**TASK REQUIREMENTS**
Each line of the entries below that includes "gates" belongs in your answer.

**PROVIDED DATA**
####
**config.mk**
```make
export PLATFORM = sky130hd
export DESIGN_NAME = tern_stair_gen
export DESIGN_NICKNAME = d
export VERILOG_FILES = /design/src/rtl/tern_pkg.sv /design/src/rtl/tern_phase.sv /design/src/rtl/tern_split.sv /design/src/rtl/tern_leg.sv /design/src/rtl/tern_cell.sv /design/src/rtl/tern_stair_gen.sv
export SDC_FILE = /design/constraint.sdc
export NUM_CORES = 1
export LEC_CHECK = 0
export BUFFER_PORTS_ARGS = -buffer_cell sky130_fd_sc_hd__buf_4
export CAP_MARGIN = 20
export CORE_MARGIN = 1
export CORE_UTILIZATION = 40
export DETAILED_ROUTE_END_ITERATION = 6
export GPL_TIMING_DRIVEN = 0
export PLACE_DENSITY = 0.51
export SETUP_SLACK_MARGIN = 0.2
export SYNTH_ARGS = -nofsm -noshare
export SYNTH_HDL_FRONTEND = slang
export SYNTH_SLANG_ARGS = --single-unit
export TNS_END_PERCENT = 100
```
**constraint.sdc**
```tcl
create_clock -name clk -period 22.9 [get_ports clk]
set_input_delay 3.435 -clock clk [delete_from_list [all_inputs] [get_ports clk]]
set_output_delay 3.435 -clock clk [all_outputs]
set_load 0.02 [all_outputs]
```
**src/rtl/tern_pkg.sv**
```systemverilog
package tern_pkg;
  localparam int NCELL = 3;
  localparam int LVL_MAX = 13;
  localparam int NSTEP = 13;
  localparam int LVL_W = 6;
  localparam longint FRAC_SCALE = 1024;

  typedef enum logic [1:0] {
    DIG_ZERO = 2'b00,
    DIG_POS  = 2'b01,
    DIG_NEG  = 2'b10
  } digit_t;

  // Sine-derived step instant of level k, as a fraction of a quarter period (x1024)
  function automatic longint step_frac(int k);
    case (k)
      1:  return 25;
      2:  return 75;
      3:  return 126;
      4:  return 178;
      5:  return 230;
      6:  return 285;
      7:  return 341;
      8:  return 401;
      9:  return 465;
      10: return 534;
      11: return 612;
      12: return 707;
      13: return 843;
      default: return FRAC_SCALE;
    endcase
  endfunction

  // Clock-count threshold within a quarter of length q
  function automatic longint step_thr(int k, longint q);
    return (step_frac(k) * q) / FRAC_SCALE;
  endfunction

  // Balanced-ternary digit 'pos': ordinary ternary digits of level+13, shifted by one
  function automatic digit_t level_digit(logic signed [LVL_W-1:0] lvl, int pos);
    int v;
    v = int'(lvl) + LVL_MAX;
    for (int i = 0; i < NCELL; i++) begin
      if (i < pos) v = v / 3;
    end
    case (v % 3)
      0: return DIG_NEG;
      1: return DIG_ZERO;
      default: return DIG_POS;
    endcase
  endfunction

  function automatic int digit_val(digit_t d);
    case (d)
      DIG_POS: return 1;
      DIG_NEG: return -1;
      default: return 0;
    endcase
  endfunction

  // {right leg high wanted, left leg high wanted}
  function automatic logic [1:0] leg_wants(digit_t d);
    case (d)
      DIG_POS: return 2'b01;
      DIG_NEG: return 2'b10;
      default: return 2'b00;
    endcase
  endfunction
endpackage

```
**src/rtl/tern_phase.sv**
```systemverilog
module tern_phase
  import tern_pkg::*;
#(
  parameter int QUARTER_CYC = 250000
) (
  input  logic                    clk,
  input  logic                    rst,
  input  logic                    run,
  output logic signed [LVL_W-1:0] level_o
);
  localparam int QW = $clog2(QUARTER_CYC + 1);
  localparam logic [QW-1:0] QLAST = QW'(QUARTER_CYC - 1);

  logic [1:0]              quad_q;
  logic [QW-1:0]           off_q;
  logic [QW-1:0]           idx;
  logic [4:0]              mag;
  logic signed [LVL_W-1:0] mag_s;
  logic signed [LVL_W-1:0] lvl_next;
  wire                     quarter_end = (off_q == QLAST);

  // mirrored index in quarters 1 and 3
  assign idx = quad_q[0] ? (QLAST - off_q) : off_q;

  always_comb begin
    mag = '0;
    for (int k = 1; k <= NSTEP; k++) begin
      if (longint'(idx) >= step_thr(k, longint'(QUARTER_CYC))) mag = mag + 5'd1;
    end
  end

  assign mag_s    = {1'b0, mag};
  assign lvl_next = quad_q[1] ? -mag_s : mag_s;

  always_ff @(posedge clk) begin
    if (rst || !run) begin
      quad_q  <= '0;
      off_q   <= '0;
      level_o <= '0;
    end else begin
      level_o <= lvl_next;
      if (quarter_end) begin
        off_q  <= '0;
        quad_q <= quad_q + 2'd1;
      end else begin
        off_q <= off_q + QW'(1);
      end
    end
  end

  a_r3_unit_step: assert property (@(posedge clk) disable iff (rst)
    (run && $past(run)) |-> ((level_o == $past(level_o)) ||
                             (level_o == $past(level_o) + 6'sd1) ||
                             (level_o == $past(level_o) - 6'sd1)));

  a_r3_in_range: assert property (@(posedge clk) disable iff (rst)
    (level_o <= 6'sd13) && (level_o >= -6'sd13));

  a_r8_level_clear: assert property (@(posedge clk) disable iff (rst)
    !run |=> (level_o == 6'sd0));
endmodule

```
**src/rtl/tern_split.sv**
```systemverilog
module tern_split
  import tern_pkg::*;
(
  input  logic signed [LVL_W-1:0] level_i,
  output digit_t                  dig_o [NCELL]
);
  for (genvar c = 0; c < NCELL; c++) begin : g_dig
    assign dig_o[c] = level_digit(level_i, c);
  end
endmodule

```
**src/rtl/tern_leg.sv**
```systemverilog
module tern_leg #(
  parameter int DEAD_CYC = 50
) (
  input  logic clk,
  input  logic rst,
  input  logic run,
  input  logic want_hi,
  output logic g_hi,
  output logic g_lo
);
  localparam int CW = $clog2(DEAD_CYC + 1);
  localparam logic [CW-1:0] WAIT_INIT = CW'(DEAD_CYC - 1);
  localparam logic [CW-1:0] GAP_SAT   = CW'(DEAD_CYC);

  logic          on_q;
  logic          side_q;
  logic [CW-1:0] wait_q;
  logic [CW-1:0] off_run;
  wire           side_flip = on_q && (side_q != want_hi);
  wire           leg_off   = !g_hi && !g_lo;

  always_ff @(posedge clk) begin
    if (rst || !run) begin
      on_q   <= 1'b0;
      side_q <= want_hi;
      wait_q <= WAIT_INIT;
    end else if (on_q) begin
      if (side_flip) begin
        on_q   <= 1'b0;
        side_q <= want_hi;
        wait_q <= WAIT_INIT;
      end
    end else begin
      side_q <= want_hi;
      if (wait_q == '0) on_q <= 1'b1;
      else              wait_q <= wait_q - CW'(1);
    end
  end

  assign g_hi = on_q & side_q;
  assign g_lo = on_q & ~side_q;

  // independent gap counter used only by the checks below
  always_ff @(posedge clk) begin
    if (rst) off_run <= '0;
    else if (leg_off) begin
      if (off_run != GAP_SAT) off_run <= off_run + CW'(1);
    end else off_run <= '0;
  end

  a_r7_dead_gap: assert property (@(posedge clk) disable iff (rst)
    ($rose(g_hi) || $rose(g_lo)) |-> (off_run >= GAP_SAT));

  a_r7_flip_goes_off: assert property (@(posedge clk) disable iff (rst)
    (side_flip && run) |=> (!g_hi && !g_lo));

  a_r8_force_off: assert property (@(posedge clk) disable iff (rst)
    !run |=> (!g_hi && !g_lo));

  a_r6_one_side: assert property (@(posedge clk) disable iff (rst)
    $countones({g_hi, g_lo}) <= 1);
endmodule

```
**src/rtl/tern_cell.sv**
```systemverilog
module tern_cell
  import tern_pkg::*;
#(
  parameter int DEAD_CYC = 50
) (
  input  logic       clk,
  input  logic       rst,
  input  logic       run,
  input  digit_t     dig,
  output logic [3:0] gate
);
  logic [1:0] want;
  assign want = leg_wants(dig);

  // leg 0 = left (bits 0,1), leg 1 = right (bits 2,3)
  for (genvar l = 0; l < 2; l++) begin : g_leg
    tern_leg #(.DEAD_CYC(DEAD_CYC)) u_leg (
      .clk    (clk),
      .rst    (rst),
      .run    (run),
      .want_hi(want[l]),
      .g_hi   (gate[2*l]),
      .g_lo   (gate[2*l+1])
    );
  end
endmodule

```
**src/rtl/tern_stair_gen.sv**
```systemverilog
module tern_stair_gen
  import tern_pkg::*;
#(
  parameter int QUARTER_CYC = 250000,
  parameter int DEAD_CYC    = 50
) (
  input  logic              clk,
  input  logic              rst,
  input  logic              enable,
  input  logic              fault,
  output logic [11:0]       gates,
  output logic signed [5:0] level
);
  wire    run = enable && !fault;
  digit_t dig [NCELL];

  tern_phase #(.QUARTER_CYC(QUARTER_CYC)) u_phase (
    .clk    (clk),
    .rst    (rst),
    .run    (run),
    .level_o(level)
  );

  tern_split u_split (
    .level_i(level),
    .dig_o  (dig)
  );

  for (genvar c = 0; c < NCELL; c++) begin : g_cell
    tern_cell #(.DEAD_CYC(DEAD_CYC)) u_cell (
      .clk (clk),
      .rst (rst),
      .run (run),
      .dig (dig[c]),
      .gate(gates[4*c +: 4])
    );
  end

  a_r4_digit_sum: assert property (@(posedge clk) disable iff (rst)
    (9 * digit_val(dig[2]) + 3 * digit_val(dig[1]) + digit_val(dig[0])) == int'(level));

  a_r1_reset_quiet: assert property (@(posedge clk)
    rst |=> (gates == 12'd0) && (level == 6'sd0));
endmodule

```
==> flow_summary.yaml <==
clocking:
  clock_insertion_delay_worst_skew_ns: 0.33
  cts-htree-levels: 3
  cts_root_buf: "sky130_fd_sc_hd__clkbuf_16"
  post-cts-setup-buffers: 0
  cts.sinks: 74
  cts_tree: "yes"
  cts-hold-fix-buffers: 0
  cts_buffers: 9
  cts_max_path_buffers: 2
  cts-resized-gates: 0
  clkTransAtPathRegs_ns: 0.06
place:
  hpwlAfterDp_mm: 17.3
  placer_congestion: 0.877
  dp_worst_setup_slack_ns: 3.73
  portBuffers: 21
grt:
  grt_first_pass_wirelength_mm: 37.9
  grtUsageTotal: 0.201
  initial_antenna_violation_count: 0
  grt_pass1_vias: 7927
  pin_count_of_the_biggest_net_entering_global_routing: 13
  global_route_congestion_overflow_total: 0
hold_path:
  timing.hold.worst_endpoint: "g_cell[2].u_cell.g_leg[0].u_leg.wait_q[5]"
  worst_hold_path_cell_count: 2
  min-delay-path-class: "flip-flop to flip-flop"
  hold_path_startpoint: "g_cell[2].u_cell.g_leg[0].u_leg.wait_q[5]"
critical_path:
  path_class: "flip-flop to flip-flop"
  r2r_setup_slack_ns: 3.54
  r2r_end: "g_cell[2].u_cell.g_leg[1].u_leg.wait_q[4]"
  worstSetupStartpointType: "flip-flop"
  timing.critical_path.slowest_cell_delay_ns: 0.66
  crit_top_cell: "sky130_fd_sc_hd__ha_1"
  critical_path.reg2reg.startpoint: "u_phase.level_o[0]"
  rr_worst_depth: 85
  maximum_fanout_along_the_worst_path: 11
  timing.critical_path.required_ns: 23.12
  critical_path_end_type: "flip-flop"
  critPathArrivalTime_ns: 19.58
  timing.critical_path.slowest_stage_cell: "sky130_fd_sc_hd__or4_2"
synthesis:
  synth.area.top_cells: "sky130_fd_sc_hd__dfxtp_1, sky130_fd_sc_hd__ha_1, sky130_fd_sc_hd__nor2_1, sky130_fd_sc_hd__xnor2_1, sky130_fd_sc_hd__nand2_1"
  synth_cell_type_count: 120
  synthDominantCellAreaShare: 0.154
  yosysTopAreaCell: "sky130_fd_sc_hd__dfxtp_1"
  synthMostInstantiatedCell: "sky130_fd_sc_hd__nor2_1"
  count_of_flip_flops_with_a_built_in_enable_after_synthesis: 6
  ys_async_sr_fraction: 0
  post_synth_most_frequent_cells: "sky130_fd_sc_hd__nor2_1, sky130_fd_sc_hd__nand2_1, sky130_fd_sc_hd__a21oi_1"
  synth_flop_cell: "sky130_fd_sc_hd__dfxtp_1"
  syn-num-nets: 1258
  yosys_warnings: 0
  postSynthRegisterBits: 74
  post_synth_instance_area_um2: 8860
  synth-seq-area-share: 0.174
  synthesis.area_per_instance_um2: 7.33
  synthCells: 1209
cells_and_area:
  layout.area.seq_um2: 1540
  fraction_of_the_core_area_covered_by_cells_at_the_end_of_the_flow: 0.445
  finalNetCount: 1290
  antennaDiodeCount: 0
  final_layout_size_suffix_gt1_frac: 0.124
  syn2layout_area_growth_pct: 9.09
  nFillCells: 2264
  multi_input_area_um2: 6730
sta:
  final.period_utilization: 0.845
  setup_violation_total_in_the_final_timing_report: 0
  min_period_ns: 19.36
  finalClockSkew_ns: 0.00595
  holdWs_ns: 0.485
  max_freq_mhz: 51.7
  post-route-worst-setup-slack_ns: 3.54
  tightestPinTransition_ns: 0.955
  final_hold_viol_count: 0
  slew_viol_final: 0
  rsz0062_at_grt: "no"
  timing.setup.tns_ns: 0
  slew_headroom: 0.353
drt:
  ant_nets: 0
  detail_route.vias_per_cell: 5.61
  remaining_drc_errors: 0
  routedWlPerCell_um: 14.6
  route.vias.total: 8561
  drt_first_pass_iters: 5
  detailedRoute.firstIterationViolations: 412
  postRouteWirelength_mm: 22.2
status:
  run_status: "finished clean"
die:
  die_h_um: 151
  ioPinCount: 22
  die_width_um: 151
  floorplan.initialDensity: 0.407
  floorplan.die_area_um2: 22800
  std_cell_rows: 54
  core_area_um2: 21800
job:
  maximum_capacitance_violations: 0
power:
  ir_drop_mv: 0.0385
  static-leakage-power_uw: 0.00375
  power.density_nw_per_um2: 29.2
####
**WRITTEN ANSWER**
  output logic [11:0]       gates,
      .gate(gates[4*c +: 4])
    rst |=> (gates == 12'd0) && (level == 6'sd0));
  cts-resized-gates: 0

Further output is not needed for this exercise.